Monday, January 26, 2009

The Outsourcing of Drug Supply: Market Failure

I would have thought that this article by Gardiner Harris would have stirred up more of a fuss:

http://www.nytimes.com/2009/01/20/health/policy/20drug.html?_r=1

It contains this interesting quote from one of India's top generic drug manufacturers: “If tomorrow China stopped supplying pharmaceutical ingredients, the worldwide pharmaceutical industry would collapse.” The article adds that if America were to decide tomorrow that it is a top national priority to be able to make our own supply of penicillin, it would take at least two years before the first fermentation apparatus could come on line.

The fact that the rest of the world has become totally dependent on China for the ingredients needed to make almost all drugs represents a smart business move by Chinese leaders over the past two decades. It also represents the irony that the reason it costs so much more to make drugs in the US and Europe--making outsourcing financially attractive--is because plants in those nations are so thoroughly regulated and inspected.

A part of the reason Harris's article comes as news is that the pharmaceutical industry has always treated its supply sources as part of its web of business secrets, and has generally been very unwilling to come clean on just where it gets its materials.

As my wife astutely commented when I mentioned this article to her, it shows how much of a joke it has been that people are worried about Americans buying drugs from Canada, where supposedly quality might be a problem and we could end up with counterfeit drugs. Given that both America and Canada in the end get all their drugs from China anyway...

Jokes aside, and not to engage in anti-Chinese sentiment (I gave some lectures in Beijing in December and people treated me very nicely and fed me excellent food), but let's for a minute make the assumption that it is not good public policy for us to be completely dependent on one other nation for our pharmaceutical supply. It then seems to follow that just in case there is a person, in these post-subprime-mortgage-financial-meltdown days, who honestly still believes that the "free market" is ideally self-regulating and always produces the maximum good for humanity when left alone, that we seem to have yet another example of "market failure," with which the road of the drug industry in recent years has been thickly strewn.

1 comment:

Anonymous said...

Good blog.

I don't necessarily disagree with your conclusion here about the risks of dependency on a foreign country for medicine, just some of the logic you use to get there...

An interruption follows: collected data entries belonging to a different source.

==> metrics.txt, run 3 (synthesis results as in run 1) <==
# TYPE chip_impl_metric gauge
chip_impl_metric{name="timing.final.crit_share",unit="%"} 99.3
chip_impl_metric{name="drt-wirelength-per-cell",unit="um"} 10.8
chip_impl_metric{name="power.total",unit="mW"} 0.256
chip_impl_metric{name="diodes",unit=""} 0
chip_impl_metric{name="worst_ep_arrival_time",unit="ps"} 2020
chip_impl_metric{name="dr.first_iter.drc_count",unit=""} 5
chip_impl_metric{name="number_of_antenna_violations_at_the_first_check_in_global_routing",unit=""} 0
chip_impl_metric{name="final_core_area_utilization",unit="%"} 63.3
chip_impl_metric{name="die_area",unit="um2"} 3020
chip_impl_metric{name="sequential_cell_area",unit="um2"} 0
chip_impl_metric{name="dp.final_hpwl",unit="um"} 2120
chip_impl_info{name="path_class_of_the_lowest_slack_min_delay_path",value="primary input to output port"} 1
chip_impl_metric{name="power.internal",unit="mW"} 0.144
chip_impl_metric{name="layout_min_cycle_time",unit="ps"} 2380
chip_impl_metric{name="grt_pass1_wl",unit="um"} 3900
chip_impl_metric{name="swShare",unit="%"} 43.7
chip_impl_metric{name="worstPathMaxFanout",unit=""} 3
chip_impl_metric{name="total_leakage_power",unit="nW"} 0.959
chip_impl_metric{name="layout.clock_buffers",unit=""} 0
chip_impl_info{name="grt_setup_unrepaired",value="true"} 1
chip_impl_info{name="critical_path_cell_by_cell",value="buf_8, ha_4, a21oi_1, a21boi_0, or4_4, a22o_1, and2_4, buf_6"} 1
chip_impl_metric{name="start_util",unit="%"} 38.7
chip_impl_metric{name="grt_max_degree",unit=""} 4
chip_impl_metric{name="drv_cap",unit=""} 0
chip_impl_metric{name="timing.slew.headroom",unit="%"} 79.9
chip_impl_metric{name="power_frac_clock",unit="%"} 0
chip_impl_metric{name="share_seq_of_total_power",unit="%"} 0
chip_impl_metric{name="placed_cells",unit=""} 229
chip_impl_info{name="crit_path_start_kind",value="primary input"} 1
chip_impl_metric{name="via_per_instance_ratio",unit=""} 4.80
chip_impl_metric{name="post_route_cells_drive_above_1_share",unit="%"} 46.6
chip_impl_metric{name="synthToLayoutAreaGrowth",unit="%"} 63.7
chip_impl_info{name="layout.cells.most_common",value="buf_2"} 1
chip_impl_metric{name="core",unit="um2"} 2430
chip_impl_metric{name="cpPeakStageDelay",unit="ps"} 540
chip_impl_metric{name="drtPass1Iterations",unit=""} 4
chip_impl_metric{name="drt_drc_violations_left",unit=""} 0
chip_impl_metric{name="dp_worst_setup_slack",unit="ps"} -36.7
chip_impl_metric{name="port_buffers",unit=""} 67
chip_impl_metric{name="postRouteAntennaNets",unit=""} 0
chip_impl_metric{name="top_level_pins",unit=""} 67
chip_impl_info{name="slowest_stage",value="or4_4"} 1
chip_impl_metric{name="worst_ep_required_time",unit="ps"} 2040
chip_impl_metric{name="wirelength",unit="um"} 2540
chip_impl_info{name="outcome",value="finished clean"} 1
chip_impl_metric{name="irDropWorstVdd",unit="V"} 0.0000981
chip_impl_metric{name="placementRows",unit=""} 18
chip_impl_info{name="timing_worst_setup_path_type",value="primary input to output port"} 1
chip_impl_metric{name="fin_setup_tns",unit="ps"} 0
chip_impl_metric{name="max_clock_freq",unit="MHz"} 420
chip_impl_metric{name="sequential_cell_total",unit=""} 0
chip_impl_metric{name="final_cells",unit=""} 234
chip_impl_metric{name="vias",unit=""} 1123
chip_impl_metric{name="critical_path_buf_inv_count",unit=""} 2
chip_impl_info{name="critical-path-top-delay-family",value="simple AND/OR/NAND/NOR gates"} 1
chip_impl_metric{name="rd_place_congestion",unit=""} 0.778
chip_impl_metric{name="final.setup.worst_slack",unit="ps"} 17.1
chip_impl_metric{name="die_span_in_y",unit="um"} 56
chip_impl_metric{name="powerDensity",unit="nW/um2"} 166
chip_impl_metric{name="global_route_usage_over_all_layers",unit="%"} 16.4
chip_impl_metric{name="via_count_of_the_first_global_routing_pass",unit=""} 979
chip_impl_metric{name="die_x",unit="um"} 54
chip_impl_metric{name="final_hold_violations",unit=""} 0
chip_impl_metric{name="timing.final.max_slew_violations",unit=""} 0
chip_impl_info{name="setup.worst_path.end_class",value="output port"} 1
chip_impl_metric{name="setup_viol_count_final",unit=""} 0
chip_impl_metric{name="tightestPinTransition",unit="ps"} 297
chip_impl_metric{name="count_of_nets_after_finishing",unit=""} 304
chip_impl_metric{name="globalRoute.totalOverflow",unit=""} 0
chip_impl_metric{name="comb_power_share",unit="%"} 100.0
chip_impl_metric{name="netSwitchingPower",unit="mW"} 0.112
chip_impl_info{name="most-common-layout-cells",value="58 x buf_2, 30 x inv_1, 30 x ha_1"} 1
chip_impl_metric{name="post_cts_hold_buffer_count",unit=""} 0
[src/hw/cpu_defs.svh]
`ifndef CPU_DEFS_SVH
`define CPU_DEFS_SVH

`define DATA_WIDTH 32
`define REG_COUNT 32
`define REG_ADDR_WIDTH 5

// primary opcodes, bits 31:26 of the instruction
`define OP_RTYPE 6'd0
`define OP_ADDI 6'd8
`define OP_ANDI 6'd12
`define OP_ORI 6'd13
`define OP_LUI 6'd15

`define FN_ADD 6'd32
`define FN_SUB 6'd34
`define FN_AND 6'd36
`define FN_OR 6'd37
`define FN_XOR 6'd38
`define FN_SLT 6'd42
`define FN_SLL 6'd0
`define FN_SRL 6'd2

`endif

[src/hw/cpuPkg.sv]
`include "cpu_defs.svh"

package cpuPkg;

	typedef enum logic [3:0] {
		opAdd,
		opSub,
		opAnd,
		opOr,
		opXor,
		opSlt,
		opSll,
		opSrl,
		opLui
	} aluOpT;

	typedef struct packed {
		aluOpT aluOp;
		logic [`REG_ADDR_WIDTH-1:0] srcA;
		logic [`REG_ADDR_WIDTH-1:0] srcB;
		logic [`DATA_WIDTH-1:0] opA; // register file value for srcA
		logic [`DATA_WIDTH-1:0] opB; // register file value for srcB
		logic useImm;
		logic [`DATA_WIDTH-1:0] imm; // already extended
		logic [4:0] shamt;
		logic [`REG_ADDR_WIDTH-1:0] dest;
		logic regWrite;
		logic illegal;
	} decodedT;

	typedef struct packed {
		logic [`REG_ADDR_WIDTH-1:0] dest;
		logic [`DATA_WIDTH-1:0] data;
		logic regWrite;
		logic illegal;
	} wbT;

endpackage

[src/hw/registerFile.sv]
`timescale 1ns/1ps
`include "cpu_defs.svh"

module registerFile (
	input logic clock,
	input logic rst,
	input logic [`REG_ADDR_WIDTH-1:0] readSelA,
	input logic [`REG_ADDR_WIDTH-1:0] readSelB,
	input logic [`REG_ADDR_WIDTH-1:0] writeSel,
	input logic [`DATA_WIDTH-1:0] writeData,
	input logic we,
	output logic [`DATA_WIDTH-1:0] readOutA,
	output logic [`DATA_WIDTH-1:0] readOutB
);

	logic [`DATA_WIDTH-1:0] mem [1:`REG_COUNT-1]; // register 0 has no storage

	// writes land mid-cycle so a read later in the same cycle sees them
	always_ff @(negedge clock)
	begin
		if (rst)
		begin
			for (int i = 1; i < `REG_COUNT; i++)
			begin
				mem[i] <= '0;
			end
		end
		else if (we && (writeSel != '0))
		begin
			mem[writeSel] <= writeData;
		end
	end

	always_comb
	begin
		if (readSelA == '0)
			readOutA = '0;
		else
			readOutA = mem[readSelA];
	end

	always_comb
	begin
		if (readSelB == '0)
			readOutB = '0;
		else
			readOutB = mem[readSelB];
	end

	// the enable comes from the result stage register, so it must be clean after reset
	weKnown: assert property (@(negedge clock) disable iff (rst) !$isunknown(we))
		else $error("register file write enable is unknown");

endmodule

[src/hw/pipeStage.sv]
`timescale 1ns/1ps

module pipeStage #(
	parameter type payloadT = logic
) (
	input logic clock,
	input logic rst,
	input logic inValid,
	input payloadT inData,
	output logic outValid,
	output payloadT outData
);

	always_ff @(posedge clock)
	begin
		if (rst)
			outValid <= 1'b0;
		else
			outValid <= inValid;
	end

	// payload only moves with a valid beat
	always_ff @(posedge clock)
	begin
		if (inValid)
			outData <= inData;
	end

endmodule

[src/hw/instrDecoder.sv]
`timescale 1ns/1ps
`include "cpu_defs.svh"

module instrDecoder
	import cpuPkg::*;
(
	input logic clock,
	input logic rst,
	input logic [`DATA_WIDTH-1:0] instr,
	input logic instrValid,
	input logic [`DATA_WIDTH-1:0] readOutA,
	input logic [`DATA_WIDTH-1:0] readOutB,
	output logic [`REG_ADDR_WIDTH-1:0] readSelA,
	output logic [`REG_ADDR_WIDTH-1:0] readSelB,
	output decodedT decoded,
	output logic decodedValid
);

	logic [5:0] opcode;
	logic [5:0] funct;
	logic [`REG_ADDR_WIDTH-1:0] rs;
	logic [`REG_ADDR_WIDTH-1:0] rt;
	logic [`REG_ADDR_WIDTH-1:0] rd;
	logic [15:0] imm16;
	decodedT decodeNext;

	assign opcode = instr[31:26];
	assign rs = instr[25:21];
	assign rt = instr[20:16];
	assign rd = instr[15:11];
	assign imm16 = instr[15:0];
	assign funct = instr[5:0];

	assign readSelA = rs;
	assign readSelB = rt;

	always_comb
	begin
		decodeNext = '0;
		decodeNext.aluOp = opAdd;
		decodeNext.srcA = rs;
		decodeNext.srcB = rt;
		decodeNext.opA = readOutA;
		decodeNext.opB = readOutB;
		decodeNext.useImm = 1'b1;
		decodeNext.imm = {{(`DATA_WIDTH-16){1'b0}}, imm16}; // zero extension by default
		decodeNext.shamt = instr[10:6];
		decodeNext.dest = rt;
		case (opcode)
			`OP_RTYPE:
			begin
				decodeNext.useImm = 1'b0;
				decodeNext.dest = rd;
				case (funct)
					`FN_ADD: decodeNext.aluOp = opAdd;
					`FN_SUB: decodeNext.aluOp = opSub;
					`FN_AND: decodeNext.aluOp = opAnd;
					`FN_OR: decodeNext.aluOp = opOr;
					`FN_XOR: decodeNext.aluOp = opXor;
					`FN_SLT: decodeNext.aluOp = opSlt;
					`FN_SLL: decodeNext.aluOp = opSll;
					`FN_SRL: decodeNext.aluOp = opSrl;
					default: decodeNext.illegal = 1'b1;
				endcase
			end
			`OP_ADDI: decodeNext.imm = {{(`DATA_WIDTH-16){imm16[15]}}, imm16};
			`OP_ANDI: decodeNext.aluOp = opAnd;
			`OP_ORI: decodeNext.aluOp = opOr;
			`OP_LUI: decodeNext.aluOp = opLui;
			default: decodeNext.illegal = 1'b1;
		endcase
		decodeNext.regWrite = !decodeNext.illegal && (decodeNext.dest != '0); // r0 stays zero
	end

	pipeStage #(
		.payloadT(decodedT)
	) decodeReg_i (
		.clock(clock),
		.rst(rst),
		.inValid(instrValid),
		.inData(decodeNext),
		.outValid(decodedValid),
		.outData(decoded)
	);

endmodule

[src/hw/aluExecute.sv]
`timescale 1ns/1ps
`include "cpu_defs.svh"

module aluExecute
	import cpuPkg::*;
(
	input decodedT decoded,
	input logic decodedValid,
	input wbT wb,
	input logic wbValid,
	output wbT exec,
	output logic execValid
);

	logic fwdA;
	logic fwdB;
	logic [`DATA_WIDTH-1:0] opA;
	logic [`DATA_WIDTH-1:0] opB;
	logic [`DATA_WIDTH-1:0] aluIn2;
	logic [`DATA_WIDTH-1:0] aluOut;

	// the instruction one ahead has not reached the register file when decode read it
	assign fwdA = wbValid && wb.regWrite && (wb.dest == decoded.srcA);
	assign fwdB = wbValid && wb.regWrite && (wb.dest == decoded.srcB);
	assign opA = fwdA ? wb.data : decoded.opA;
	assign opB = fwdB ? wb.data : decoded.opB;
	assign aluIn2 = decoded.useImm ? decoded.imm : opB;

	always_comb
	begin
		case (decoded.aluOp)
			opAdd: aluOut = opA + aluIn2; // wraps on overflow
			opSub: aluOut = opA - aluIn2;
			opAnd: aluOut = opA & aluIn2;
			opOr: aluOut = opA | aluIn2;
			opXor: aluOut = opA ^ aluIn2;
			opSlt: aluOut = {{(`DATA_WIDTH-1){1'b0}}, $signed(opA) < $signed(aluIn2)};
			opSll: aluOut = aluIn2 << decoded.shamt;
			opSrl: aluOut = aluIn2 >> decoded.shamt;
			opLui: aluOut = {decoded.imm[15:0], {(`DATA_WIDTH-16){1'b0}}};
			default: aluOut = '0;
		endcase
	end

	always_comb
	begin
		exec.dest = decoded.dest;
		exec.data = decoded.illegal ? '0 : aluOut; // illegal encodings report zero
		exec.regWrite = decoded.regWrite;
		exec.illegal = decoded.illegal;
	end

	assign execValid = decodedValid;

	always_comb
	begin
		if (decodedValid)
			aluOpDefined: assert (decoded.aluOp <= opLui)
				else $error("undefined ALU operation %0d", decoded.aluOp);
	end

endmodule

[src/hw/resultStage.sv]
`timescale 1ns/1ps

module resultStage
	import cpuPkg::*;
(
	input logic clock,
	input logic rst,
	input wbT exec,
	input logic execValid,
	output wbT wb,
	output logic wbValid,
	output logic [31:0] retiredCount,
	output logic [31:0] illegalCount
);

	pipeStage #(
		.payloadT(wbT)
	) resultReg_i (
		.clock(clock),
		.rst(rst),
		.inValid(execValid),
		.inData(exec),
		.outValid(wbValid),
		.outData(wb)
	);

	// counters move on the same edge that puts the instruction on the result ports
	always_ff @(posedge clock)
	begin
		if (rst)
		begin
			retiredCount <= '0;
			illegalCount <= '0;
		end
		else if (execValid)
		begin
			retiredCount <= retiredCount + 32'd1;
			if (exec.illegal)
				illegalCount <= illegalCount + 32'd1;
		end
	end

	// decode must have dropped the write for every illegal encoding
	noIllegalWrite: assert property (@(posedge clock) disable iff (rst)
		wbValid |-> !(wb.regWrite && wb.illegal))
		else $error("illegal instruction retired with a register write");

endmodule

[src/hw/datapathCore.sv]
`timescale 1ns/1ps
`include "cpu_defs.svh"

module datapathCore
	import cpuPkg::*;
(
	input logic clock,
	input logic rst,
	input logic [`DATA_WIDTH-1:0] instr,
	input logic instrValid,
	output wbT result,
	output logic resultValid,
	output logic [31:0] retiredCount,
	output logic [31:0] illegalCount
);

	logic [`REG_ADDR_WIDTH-1:0] readSelA;
	logic [`REG_ADDR_WIDTH-1:0] readSelB;
	logic [`DATA_WIDTH-1:0] readOutA;
	logic [`DATA_WIDTH-1:0] readOutB;
	decodedT decoded;
	logic decodedValid;
	wbT exec;
	logic execValid;

	instrDecoder decoder_i (
		.clock(clock),
		.rst(rst),
		.instr(instr),
		.instrValid(instrValid),
		.readOutA(readOutA),
		.readOutB(readOutB),
		.readSelA(readSelA),
		.readSelB(readSelB),
		.decoded(decoded),
		.decodedValid(decodedValid)
	);

	aluExecute execute_i (
		.decoded(decoded),
		.decodedValid(decodedValid),
		.wb(result), // result stage feeds forwarding
		.wbValid(resultValid),
		.exec(exec),
		.execValid(execValid)
	);

	resultStage result_i (
		.clock(clock),
		.rst(rst),
		.exec(exec),
		.execValid(execValid),
		.wb(result),
		.wbValid(resultValid),
		.retiredCount(retiredCount),
		.illegalCount(illegalCount)
	);

	registerFile regFile_i (
		.clock(clock),
		.rst(rst),
		.readSelA(readSelA),
		.readSelB(readSelB),
		.writeSel(result.dest),
		.writeData(result.data),
		.we(result.regWrite && resultValid),
		.readOutA(readOutA),
		.readOutB(readOutB)
	);

endmodule

[config.mk]
export PLATFORM = sky130hd
export DESIGN_NAME = datapathCore
export DESIGN_NICKNAME = d
export VERILOG_FILES = /design/src/hw/cpuPkg.sv /design/src/hw/registerFile.sv /design/src/hw/pipeStage.sv /design/src/hw/instrDecoder.sv /design/src/hw/aluExecute.sv /design/src/hw/resultStage.sv /design/src/hw/datapathCore.sv
export VERILOG_INCLUDE_DIRS = /design/src /design/src/hw
export SDC_FILE = /design/constraint.sdc
export NUM_CORES = 2
export LEC_CHECK = 0
export BUFFER_PORTS_ARGS = -buffer_cell sky130_fd_sc_hd__buf_4
export CORE_ASPECT_RATIO = 1.5
export CORE_MARGIN = 3
export CORE_UTILIZATION = 51
export DETAILED_ROUTE_END_ITERATION = 8
export MAX_ROUTING_LAYER = met4
export PLACE_DENSITY = 0.67
export REMOVE_ABC_BUFFERS = 1
export SYNTH_ARGS = -nofsm -noshare
export SYNTH_HDL_FRONTEND = slang
export SYNTH_SLANG_ARGS = --single-unit
[constraint.sdc]
create_clock -name clock -period 8.9 [get_ports clock]
set_input_delay 0.89 -clock clock [delete_from_list [all_inputs] [get_ports clock]]
set_output_delay 0.89 -clock clock [all_outputs]
set_load 0.02 [all_outputs]
Yosys cells after proc, flatten, opt, wreduce, memory -nomap -nowiden
Memories as Yosys holds them, arrays and structs flattened. A register that Yosys moved wholly into a read port is not among the register bits. Index checks and enable logic that the tools add are counted.

Register bits: 149. Bits in writable memories: 992. Input port bits: 35. Output and inout bits: 104. Logic and storage cells: 85. Memories kept: 1.

Memory list: regFile_i.mem (depth 31, width 32, rd ports 2, clocked after Yosys merged registers in 2, write ports 31, line registerFile.sv:16) `` logic [`DATA_WIDTH-1:0] mem [1:`REG_COUNT-1]; ``.

$add $sub $neg: 4. Order comparisons: 1. Equality and inequality tests: 21. Shift operators: 2. Multiplexer cells: 18. Bitwise operators: 3. Reductions and logical operators: 17.

Operators with widths (number): case mux 32 bit (9 select lines) (1); 2-to-1 mux 32 bit (4); adder 32 x 1 -> 32 bit (second input constant) (2); equality test 6 bit (second input constant) (6); adder 32 bit (1); AND 32 bit (1); < comparator 32 bit (1); OR 32 bit (1); OR reduction 32 bit (1); << shifter 32 x 5 -> 32 bit (1); right shift 32 x 5 -> 32 bit (1); subtractor 32 bit (1); bitwise XOR 32 bit (1); equality test 6 x 4 -> 1 bit (second input constant) (4); case mux 3 bit (7 select lines) (1); equality test 4 x 3 -> 1 bit (second input constant) (4); case mux 4 bit (4 select lines) (1); zero test 6 bit (2); equality test 5 bit (2); zero test 5 bit (2); 2-to-1 mux 5 bit (2); nonzero test 5 bit (2); equality test 4 x 2 -> 1 bit (second input constant) (2); 2-to-1 mux 1 bit (8); 10 further kinds (14).

Logic depth before layout (Yosys ltp)
Depth after elaboration: 7. Depth in mapped cells: 20. Depth with buffers taken out: 17.

By module
Synthesis repeated with hierarchy kept, for this count alone.

Cells, all modules: 5514. Area, all modules: 72908.7 sq um.

By module, submodules not included: registerFile (instances 1, cells each 3501, area an instance 54368.4 sq um, sequential area each 30749.5 sq um); aluExecute (instances 1, cells each 1440, area an instance 10163.5 sq um, sequential area each 0.0 sq um); pipeStage (decoder_i.decodeReg_i) (instances 1, cells each 125, area an instance 3727.3 sq um, sequential area each 3713.6 sq um); resultStage (instances 1, cells each 352, area an instance 3026.7 sq um, sequential area each 1281.2 sq um); pipeStage (result_i.resultReg_i) (instances 1, cells each 41, area an instance 1204.9 sq um, sequential area each 1191.1 sq um); instrDecoder (instances 1, cells each 54, area an instance 411.6 sq um, sequential area each 0.0 sq um); datapathCore (instances 1, cells each 1, area an instance 6.3 sq um, sequential area each 0.0 sq um).

==> results.yml <==
layout:
  fin_util_pct: 59.5
  fin_nets: 6489
  fin_cells: 8330
  fin_area_um2: 82700
  fill_cells: 11000
  drive_gt1_share_pct: 19.8
  area_delta_synth_final_pct: 15.3
global_routing:
  grt_pass1_wl_mm: 392
  grt_pass1_vias: 55600
  grt_max_degree: 101
  antenna_found_initial: 21
  grt_usage_pct: 39.1
  grt_overflow: 0
clock_network:
  postCtsResizedCells: 0
  cts_hold_buf: 0
  clock_path_buffers: 3
  cts_setup_buffers: 0
  ctsHtreeMaxLevel: 3
  cts-root-buf: "clkbuf_16"
  clk_pin_slew_ns: 0.07
  insertion_delay_ns: 0.81
  cts_inserted_buffers: 120
  cts_tree: "built"
  clkSinkCount: 1232
power:
  switching_share_pct: 33.0
  cellLeakagePower_nw: 34.0
  p_clk_share_pct: 43.8
  p_comb_share_pct: 15.3
  power_switching_mw: 5.46
  seq_power_share_pct: 40.9
  powerDensity_nw_per_um2: 200
  ir_worst_vdd_uv: 186
  p_int_mw: 11.1
critical_path:
  crit_type: "flop to flop"
  worst-path-buf-inv: 1
  required_ns: 4.82
  crit_arrival_ns: 3.93
  crit_fanout: 32
  crit_chain: "or3_1 > nand3b_1 > buf_12 > nor2_4 > or2_2"
  critical-path-max-stage-delay_ns: 0.88
  r2r_setup_slack_ns: 0.90
  cp_top_family: "simple AND/OR/NAND/NOR gates"
  end_kind: "flop"
  worstSetupStartpointType: "flop"
  critPathSlowestCell: "or2_2"
synth:
  synth_cell_type_count: 95
  yosys.area.top_type_share_pct: 48.8
  ys_top_cells_by_area: "edfxtp_1, mux4_2, and2_1, mux2i_1, clkbuf_1"
  ys.flop_type: "edfxtp_1"
  synth_edf_count: 1166
  seq_area_frac_synth_pct: 50.7
  ys_seq_elements: 1232
  avgSynthCellArea_um2: 13.3
  synthArstFlopShare_pct: 0
  synthTopCellsByCount: "edfxtp_1, and2_1, mux4_2, clkbuf_1, nor2_1"
  syn_area_um2: 71700
  yosysWarningCount: 0
  yosysMostFrequentCell: "edfxtp_1"
  synthCells: 5411
  yosysTopAreaCell: "edfxtp_1"
floorplan:
  die_h_um: 465
  num_rows: 167
  boundaryPins: 139
  die_area_um2: 145000
  initial_core_util_pct: 51.6
  die_x_um: 312
  coreArea_um2: 139000
place:
  place_inst: 7067
  portBuffers: 138
  routabilityCongestion: 1.16
  place_area_um2: 74700
  dp.final_hpwl_mm: 186
worst_hold_path:
  hold_class: "input port to flop"
outcome:
  violations: "max-capacitance violations, max-slew violations"
  status: "finished, violations left"
route:
  ant_nets: 0
  wl_per_cell_um: 33.0
  finalWirelength_mm: 275
  drtIter0Drc: 7129
  drt_first_pass_iters: 8
  vias: 54500
  drc: 0
  viasPerCell: 6.54
timing:
  rsz0062_at_grt: "false"
  slew_headroom_pct: -3.96
  hold_viol: 0
  setup_viol: 0
  setup_tns_ns: 0
  slew_violations: 33
  tightestPinTransition_ns: 1.54
  fin_skew_ns: 0.0863
run:
  max_cap_violations: 3
==> routing by layer <==
metal	track usage, %	routed length, µm	vias to the layer above
met5	-	0	-
met4	33.6	27700	0
met3	10.3	26400	1018
met2	61.4	134000	3682
met1	40.9	87000	27200
li1	-	-	22600
==> path summary, 6_finish.rpt <==
| kind | start | endpoint | depth (start not counted) |
|---|---|---|---|
| worst max-delay path | result_i.resultReg_i.outData[38] | regFile_i.mem[16][30] | 5 |
| worst min-delay path | instr[8] | decoder_i.decodeReg_i.outData[20] | 1 |
| worst max register to register | result_i.resultReg_i.outData[38] | regFile_i.mem[16][30] | 5 |
| worst min register to register | decoder_i.decodeReg_i.outData[1] | result_i.resultReg_i.outData[1] | 0 |
==> final cells by class <==
| class | count | area (µm²) | area share, % |
|---|---|---|---|
| Timing Repair Buffer | 287 | 2290 | 2.77 |
| Clock buffer | 129 | 3100 | 3.75 |
| Antenna cell | 19 | 47.5 | 0.0575 |
| Inverter | 106 | 399 | 0.483 |
| Sequential cell | 1232 | 36300 | 43.9 |
| Tap cell | 1859 | 2330 | 2.81 |
| Clock inverter | 1115 | 4850 | 5.86 |
| Multi-Input combinational cell | 3583 | 33400 | 40.3 |
==> metrics by stage <==
| step | setup WS (ns) | hold WS, ns | total power [mW] |
|---|---|---|---|
| finish | 0.895 | 0.283 | 16.6 |
| detailed placement | 0.419 | 0.423 | 9.94 |
| floorplan | 1.30 | 0.400 | 8.78 |
| global placement | 0.445 | 0.428 | 9.92 |
| CTS | 0.959 | 0.254 | 16.6 |
| global route | 0.808 | 0.277 | 17.4 |
==> logic make-up (layout without fill, tap and decap cells) <==
logic type / Yosys count / in the layout / share of synthesized area, %
flops: 1232 / 1232 / 50.7
fa+ha+maj: 100 / 100 / 1.77
compound gates: 732 / 732 / 7.08
mux: 867 / 867 / 22.2
other cells: 1 / 51 / 0.00523
xor+xnor: 82 / 82 / 1.06
simple gates: 1770 / 1770 / 13.8
buf+inv: 627 / 1637 / 3.39
==> worst reg2reg max path: stages (launching register included) <==
cell and delay [ns]:
edfxtp_1 0.47, or3_1 0.52, nand3b_1 0.35, buf_12 0.26, nor2_4 0.65, or2_2 0.89
==> flip-flops by register name (all words and copies together) (netlist names) <==
name / flops
regFile_i.mem: 1024
decoder_i.decodeReg_i.outData: 103
result_i.resultReg_i.outData: 39
result_i.illegalCount: 32
result_i.retiredCount: 32
decoder_i.decodeReg_i.outValid: 1
result_i.resultReg_i.outValid: 1
==> placed cells by master (no fill, tap or decap), types with 112 or more instances in the layout <==
master	count
clkbuf_16	123
edfxtp_1	1166
inv_1	1140
mux4_2	568
nand2_1	148
nor2_1	251
mux2i_1	185
buf_4	274
and2_1	971
a21oi_1	154
mux2_2	112
==> power groups by stage <==
stage,clock network [mW],registers [mW],logic (mW)
2_1_floorplan,0.680,6.82,1.28
3_3_place_gp,0.680,6.82,2.42
3_5_place_dp,0.680,6.84,2.43
4_1_cts,7.36,6.76,2.44
5_1_grt,7.99,6.77,2.61
6_report,7.26,6.77,2.54
Power figures use the tool's default switching activity.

My company doesn't use any APIs made in China, and will tell that to anyone who calls us. I'm not saying that's good or bad, and I'm not saying that if you called you would learn where every inactive excipient came from. I just mention it because you might overestimate what you called the "web of secrets."

Also, the primary concerns about reimportation doesn't stem from legally produced drugs in other countries. It's about 1) reducing the risk of counterfeit drugs (which may contain no active ingredient, less active ingredient than purported by the counterfeit packaging, or an alternate ingredient) and 2) preserving differential pricing. For a good article on differential pricing (which is not related to APIs produced in China) consider reading "At what price" by Patricia Danzon in Nature 2007.